The long-term goal of brain-computer interface (BCI) research is to establish a new mode of communication for individuals who have lost some or all voluntary muscle control due to injury or degenerative diseases such as amyotrophic lateral sclerosis, multiple sclerosis, and severe cerebral palsy. If all voluntary muscle control is lost, a locked-in syndrome results in which a person is unable to communicate with the outside world. BCIs could potentially provide a way for these individuals to communicate with their caregivers and to control devices such as televisions, wheelchairs, and robot assistants. While BCI technology holds great promise, non-invasive BCI systems are not yet practical, primarily due to limitations in signal quality provided by current electroencephalogram (EEG) scalp electrodes. This project will explore initial steps towards a research plan that will transform BCI technology in ways that will enable breakthroughs in the reliability and accuracy of BCI applications. After years of limited advances in BCI accuracy and reliability, project outcomes will accelerate the design of new BCI applications to significantly improve the quality of life for many persons who are in dire need of help.
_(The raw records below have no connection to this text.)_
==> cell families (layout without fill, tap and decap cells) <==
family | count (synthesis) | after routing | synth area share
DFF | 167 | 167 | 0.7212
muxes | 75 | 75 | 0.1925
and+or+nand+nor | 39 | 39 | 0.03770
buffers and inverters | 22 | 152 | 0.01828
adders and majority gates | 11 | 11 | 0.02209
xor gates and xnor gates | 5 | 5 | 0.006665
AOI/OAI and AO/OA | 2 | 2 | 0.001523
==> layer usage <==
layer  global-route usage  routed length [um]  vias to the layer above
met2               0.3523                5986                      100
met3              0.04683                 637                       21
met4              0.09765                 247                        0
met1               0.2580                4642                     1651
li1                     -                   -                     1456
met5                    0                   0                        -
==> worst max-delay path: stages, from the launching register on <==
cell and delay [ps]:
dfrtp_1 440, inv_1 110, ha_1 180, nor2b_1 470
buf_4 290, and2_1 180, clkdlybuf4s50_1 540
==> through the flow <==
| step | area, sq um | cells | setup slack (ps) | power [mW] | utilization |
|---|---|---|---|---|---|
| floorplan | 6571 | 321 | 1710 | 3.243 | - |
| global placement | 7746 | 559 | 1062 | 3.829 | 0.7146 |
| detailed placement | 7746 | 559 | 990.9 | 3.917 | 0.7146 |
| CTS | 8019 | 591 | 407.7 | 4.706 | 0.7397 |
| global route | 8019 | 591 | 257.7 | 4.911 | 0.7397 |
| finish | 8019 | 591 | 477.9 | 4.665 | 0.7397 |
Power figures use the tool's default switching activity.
### config.mk
export PLATFORM = sky130hd
export DESIGN_NAME = regfile_wb_arbiter
export DESIGN_NICKNAME = d
export VERILOG_FILES = /design/src/rtl/regfile_wb_arbiter.sv
export SDC_FILE = /design/constraint.sdc
export NUM_CORES = 1
export LEC_CHECK = 0
export ABC_AREA = 1
export CAP_MARGIN = 15
export CELL_PAD_IN_SITES_DETAIL_PLACEMENT = 1
export CELL_PAD_IN_SITES_GLOBAL_PLACEMENT = 2
export CORE_MARGIN = 2
export CORE_UTILIZATION = 21
export DETAILED_ROUTE_END_ITERATION = 10
export GPL_ROUTABILITY_DRIVEN = 1
export PLACE_DENSITY_LB_ADDON = 0.2
export RECOVER_POWER = 50
export SLEW_MARGIN = 10
export SYNTH_ARGS = -nofsm -noshare
export SYNTH_HDL_FRONTEND = slang
export SYNTH_SLANG_ARGS = --single-unit
### constraint.sdc
create_clock -name clk_sys_i -period 6.9 [get_ports clk_sys_i]
set_input_delay 1.035 -clock clk_sys_i [delete_from_list [all_inputs] [get_ports clk_sys_i]]
set_output_delay 1.035 -clock clk_sys_i [all_outputs]
set_load 0.02 [all_outputs]
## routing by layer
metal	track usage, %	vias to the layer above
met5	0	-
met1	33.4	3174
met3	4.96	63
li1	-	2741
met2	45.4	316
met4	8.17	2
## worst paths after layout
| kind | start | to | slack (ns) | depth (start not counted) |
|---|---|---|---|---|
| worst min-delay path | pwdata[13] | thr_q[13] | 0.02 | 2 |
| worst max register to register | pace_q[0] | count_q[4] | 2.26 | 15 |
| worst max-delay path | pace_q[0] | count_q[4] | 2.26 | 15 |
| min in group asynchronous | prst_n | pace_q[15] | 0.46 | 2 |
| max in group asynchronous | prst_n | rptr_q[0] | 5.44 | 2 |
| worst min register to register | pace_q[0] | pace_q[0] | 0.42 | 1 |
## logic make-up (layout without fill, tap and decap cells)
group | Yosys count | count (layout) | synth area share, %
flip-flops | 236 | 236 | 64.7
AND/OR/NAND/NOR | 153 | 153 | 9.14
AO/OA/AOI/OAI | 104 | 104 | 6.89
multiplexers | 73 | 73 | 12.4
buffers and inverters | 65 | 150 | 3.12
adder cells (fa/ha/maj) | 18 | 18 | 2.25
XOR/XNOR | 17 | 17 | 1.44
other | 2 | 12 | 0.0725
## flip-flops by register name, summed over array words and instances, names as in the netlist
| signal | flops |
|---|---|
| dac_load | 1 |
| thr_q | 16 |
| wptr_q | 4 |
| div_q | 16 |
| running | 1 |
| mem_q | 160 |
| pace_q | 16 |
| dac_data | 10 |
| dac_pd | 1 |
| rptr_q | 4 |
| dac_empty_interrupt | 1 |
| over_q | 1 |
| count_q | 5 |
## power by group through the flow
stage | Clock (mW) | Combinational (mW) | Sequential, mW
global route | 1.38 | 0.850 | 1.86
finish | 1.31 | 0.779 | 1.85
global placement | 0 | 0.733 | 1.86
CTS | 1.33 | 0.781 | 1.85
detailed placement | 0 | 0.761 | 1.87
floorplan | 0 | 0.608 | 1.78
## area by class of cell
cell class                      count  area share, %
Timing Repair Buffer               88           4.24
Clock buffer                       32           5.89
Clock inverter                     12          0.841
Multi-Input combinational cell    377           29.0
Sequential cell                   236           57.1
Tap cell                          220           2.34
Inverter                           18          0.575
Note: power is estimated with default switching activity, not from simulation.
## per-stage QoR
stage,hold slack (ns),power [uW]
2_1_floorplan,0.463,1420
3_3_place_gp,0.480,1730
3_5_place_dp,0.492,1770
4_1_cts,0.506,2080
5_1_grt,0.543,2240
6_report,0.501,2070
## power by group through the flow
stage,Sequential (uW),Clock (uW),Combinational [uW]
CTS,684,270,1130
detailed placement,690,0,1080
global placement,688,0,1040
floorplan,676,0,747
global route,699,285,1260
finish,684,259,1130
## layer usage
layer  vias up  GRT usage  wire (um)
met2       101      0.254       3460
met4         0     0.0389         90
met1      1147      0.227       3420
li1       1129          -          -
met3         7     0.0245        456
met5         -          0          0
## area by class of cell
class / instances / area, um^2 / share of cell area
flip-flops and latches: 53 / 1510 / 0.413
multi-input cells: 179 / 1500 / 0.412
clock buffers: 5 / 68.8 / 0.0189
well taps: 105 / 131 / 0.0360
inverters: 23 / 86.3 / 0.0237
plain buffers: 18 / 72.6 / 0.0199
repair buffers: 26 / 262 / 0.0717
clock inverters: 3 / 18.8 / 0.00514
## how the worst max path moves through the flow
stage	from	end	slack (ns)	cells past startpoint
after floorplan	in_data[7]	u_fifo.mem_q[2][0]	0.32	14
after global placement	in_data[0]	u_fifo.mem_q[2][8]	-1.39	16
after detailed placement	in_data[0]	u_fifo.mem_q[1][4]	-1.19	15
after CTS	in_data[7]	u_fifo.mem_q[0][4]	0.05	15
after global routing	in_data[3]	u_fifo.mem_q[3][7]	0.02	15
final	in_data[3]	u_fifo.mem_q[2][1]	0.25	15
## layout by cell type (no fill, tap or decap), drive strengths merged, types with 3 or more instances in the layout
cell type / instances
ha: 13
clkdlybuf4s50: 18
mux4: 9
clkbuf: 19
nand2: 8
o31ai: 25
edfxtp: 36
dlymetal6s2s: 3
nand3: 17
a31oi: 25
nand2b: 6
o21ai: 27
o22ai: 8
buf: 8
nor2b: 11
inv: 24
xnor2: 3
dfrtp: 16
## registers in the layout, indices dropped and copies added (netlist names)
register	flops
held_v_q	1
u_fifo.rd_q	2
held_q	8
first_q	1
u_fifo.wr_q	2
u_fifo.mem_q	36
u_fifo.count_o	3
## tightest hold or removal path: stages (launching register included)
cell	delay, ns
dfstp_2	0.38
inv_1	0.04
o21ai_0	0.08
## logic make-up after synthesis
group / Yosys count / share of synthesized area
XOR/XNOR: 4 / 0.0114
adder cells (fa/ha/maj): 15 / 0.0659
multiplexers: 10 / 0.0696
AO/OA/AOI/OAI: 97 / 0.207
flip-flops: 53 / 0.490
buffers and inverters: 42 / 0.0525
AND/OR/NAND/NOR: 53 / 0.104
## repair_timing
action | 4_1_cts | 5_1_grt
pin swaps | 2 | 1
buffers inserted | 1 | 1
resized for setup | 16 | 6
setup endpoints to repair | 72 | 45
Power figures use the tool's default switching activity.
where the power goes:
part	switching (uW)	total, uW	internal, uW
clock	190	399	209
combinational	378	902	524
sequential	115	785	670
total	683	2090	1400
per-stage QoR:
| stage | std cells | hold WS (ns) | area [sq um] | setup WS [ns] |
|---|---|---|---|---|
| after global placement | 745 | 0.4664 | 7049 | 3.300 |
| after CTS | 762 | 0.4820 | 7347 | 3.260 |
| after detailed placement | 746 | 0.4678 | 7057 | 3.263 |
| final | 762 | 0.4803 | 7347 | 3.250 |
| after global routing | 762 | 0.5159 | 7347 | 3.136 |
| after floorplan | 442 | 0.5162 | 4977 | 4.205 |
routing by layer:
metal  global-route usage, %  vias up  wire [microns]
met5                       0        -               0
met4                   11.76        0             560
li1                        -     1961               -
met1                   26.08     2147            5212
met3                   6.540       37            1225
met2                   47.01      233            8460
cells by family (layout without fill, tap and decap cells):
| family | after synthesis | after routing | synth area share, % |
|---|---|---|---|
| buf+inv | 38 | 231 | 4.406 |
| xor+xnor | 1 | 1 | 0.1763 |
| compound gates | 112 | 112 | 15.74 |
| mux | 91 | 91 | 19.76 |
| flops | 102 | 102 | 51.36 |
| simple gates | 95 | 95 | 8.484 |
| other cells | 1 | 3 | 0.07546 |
==> config.mk <==
export PLATFORM = sky130hd
export DESIGN_NAME = hazard_unit_sb_flat
export DESIGN_NICKNAME = d
export VERILOG_FILES = /design/src/rtl/hazard_unit_sb_pkg.sv /design/src/rtl/hazard_unit_sb_if.sv /design/src/rtl/hazard_unit_sb_scoreboard.sv /design/src/rtl/hazard_unit_sb.sv /design/src/flat_wrapper.sv
export SDC_FILE = /design/constraint.sdc
export NUM_CORES = 1
export LEC_CHECK = 0
export ABC_AREA = 1
export BUFFER_PORTS_ARGS = -buffer_cell sky130_fd_sc_hd__buf_2
export CAP_MARGIN = 25
export CORE_MARGIN = 5
export CORE_UTILIZATION = 45
export CTS_CLUSTER_DIAMETER = 30
export CTS_CLUSTER_SIZE = 12
export DETAILED_ROUTE_END_ITERATION = 10
export HOLD_SLACK_MARGIN = 0.1
export PLACE_DENSITY = 0.68
export SETUP_SLACK_MARGIN = 0.15
export SYNTH_ARGS = -nofsm -noshare
export SYNTH_HDL_FRONTEND = slang
export SYNTH_SLANG_ARGS = --single-unit
==> constraint.sdc <==
create_clock -name clk -period 4.5 [get_ports clk]
set_clock_uncertainty 0.2 [all_clocks]
set_input_delay 0.9 -clock clk [delete_from_list [all_inputs] [get_ports clk]]
set_output_delay 0.9 -clock clk [all_outputs]
set_load 0.02 [all_outputs]
==> src/rtl/hazard_unit_sb_pkg.sv <==
// Shared types and defaults for the pipeline hazard unit with long-op scoreboard.
// Latency: none (types and constants only).
// Backpressure: not applicable.
package hazard_pkg;

    // Forwarding mux select for E-stage operands.
    typedef enum logic [1:0] {
        FWD_RF = 2'b00,
        FWD_W  = 2'b01,
        FWD_M  = 2'b10
    } fwd_sel_e;

    // ResultSrc encoding that marks a load in E.
    localparam logic [1:0] RESULT_LOAD = 2'b01;

    localparam int NREG_DEF       = 32;
    localparam int LONG_DEPTH_DEF = 2;
    localparam int PERF_W_DEF     = 32;

endpackage

==> src/rtl/hazard_unit_sb_if.sv <==
// Hazard bus between the 5-stage datapath and the hazard unit.
// Latency: none (wires only); master = datapath, slave = hazard unit.
// Backpressure: Stall_*/Flush_* are the hold/bubble controls returned to the datapath.
// Perf* signals and the PERF_W parameter exist only when HAZARD_PERF_EN is defined.
interface hazard_unit_sb_if
    import hazard_pkg::*;
#(
    parameter int RAW = 5
`ifdef HAZARD_PERF_EN
    , parameter int PERF_W = PERF_W_DEF
`endif
) ();

    // Pipeline state reported by the datapath
    logic           RegWrite_M;
    logic           RegWrite_W;
    logic [RAW-1:0] rdest_E;
    logic [RAW-1:0] rdest_M;
    logic [RAW-1:0] rdest_W;
    logic [RAW-1:0] rs1_D;
    logic [RAW-1:0] rs2_D;
    logic [RAW-1:0] rs1_E;
    logic [RAW-1:0] rs2_E;
    logic [RAW-1:0] rdest_D;
    logic [1:0]     ResultSrc_E;
    logic           PCSrc_E;
    logic           LongOp_D;
    logic           LongOp_E;
    logic           LongDone;
    logic [RAW-1:0] LongRd;
    logic           MemReq_M;
    logic           DmemReady;

    // Controls returned by the hazard unit
    fwd_sel_e       ForwardA_E;
    fwd_sel_e       ForwardB_E;
    logic           Stall_F;
    logic           Stall_D;
    logic           Stall_E;
    logic           Stall_M;
    logic           Flush_D;
    logic           Flush_E;
    logic           Flush_W;
    logic           LongIssue;

`ifdef HAZARD_PERF_EN
    logic [PERF_W-1:0] PerfLw;
    logic [PERF_W-1:0] PerfSb;
    logic [PERF_W-1:0] PerfMem;
    logic [PERF_W-1:0] PerfFlush;
`endif

    modport master (
        output RegWrite_M, RegWrite_W, rdest_E, rdest_M, rdest_W,
               rs1_D, rs2_D, rs1_E, rs2_E, rdest_D, ResultSrc_E, PCSrc_E,
               LongOp_D, LongOp_E, LongDone, LongRd, MemReq_M, DmemReady,
        input  ForwardA_E, ForwardB_E, Stall_F, Stall_D, Stall_E, Stall_M,
               Flush_D, Flush_E, Flush_W, LongIssue
`ifdef HAZARD_PERF_EN
        , input PerfLw, PerfSb, PerfMem, PerfFlush
`endif
    );

    modport slave (
        input  RegWrite_M, RegWrite_W, rdest_E, rdest_M, rdest_W,
               rs1_D, rs2_D, rs1_E, rs2_E, rdest_D, ResultSrc_E, PCSrc_E,
               LongOp_D, LongOp_E, LongDone, LongRd, MemReq_M, DmemReady,
        output ForwardA_E, ForwardB_E, Stall_F, Stall_D, Stall_E, Stall_M,
               Flush_D, Flush_E, Flush_W, LongIssue
`ifdef HAZARD_PERF_EN
        , output PerfLw, PerfSb, PerfMem, PerfFlush
`endif
    );

endinterface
The project will also play a strong role in the interdisciplinary education of computer science and biomedical students.
In this exploratory project, equipment will be acquired to enable the recording of high-quality EEG signals generated by a new non-invasive tripolar concentric ring electrode EEG sensor being developed by Dr. Walter Besio of the University of Rhode Island, which enables the recording of brain activity with much more spatial and temporal precision than what is possible with conventional EEG electrodes. The EEG data thus obtained will provide the information needed by novel deep learning algorithms to translate brain activity to intended arm and hand movements, and experiments will be performed to demonstrate the feasibility of detecting real and imagined individual finger movements. The belief for decades has been that detecting finger movements requires invasive, implanted electrodes to avoid degradation of brain signals as they pass through cerebral-spinal fluid, skull and skin. This research will be the first to try a new end-to-end deep learning approach to translating brain activity to arm and hand movements.
This award reflects NSF's statutory mission and has been deemed worthy of support through evaluation using the Foundation's intellectual merit and broader impacts review criteria.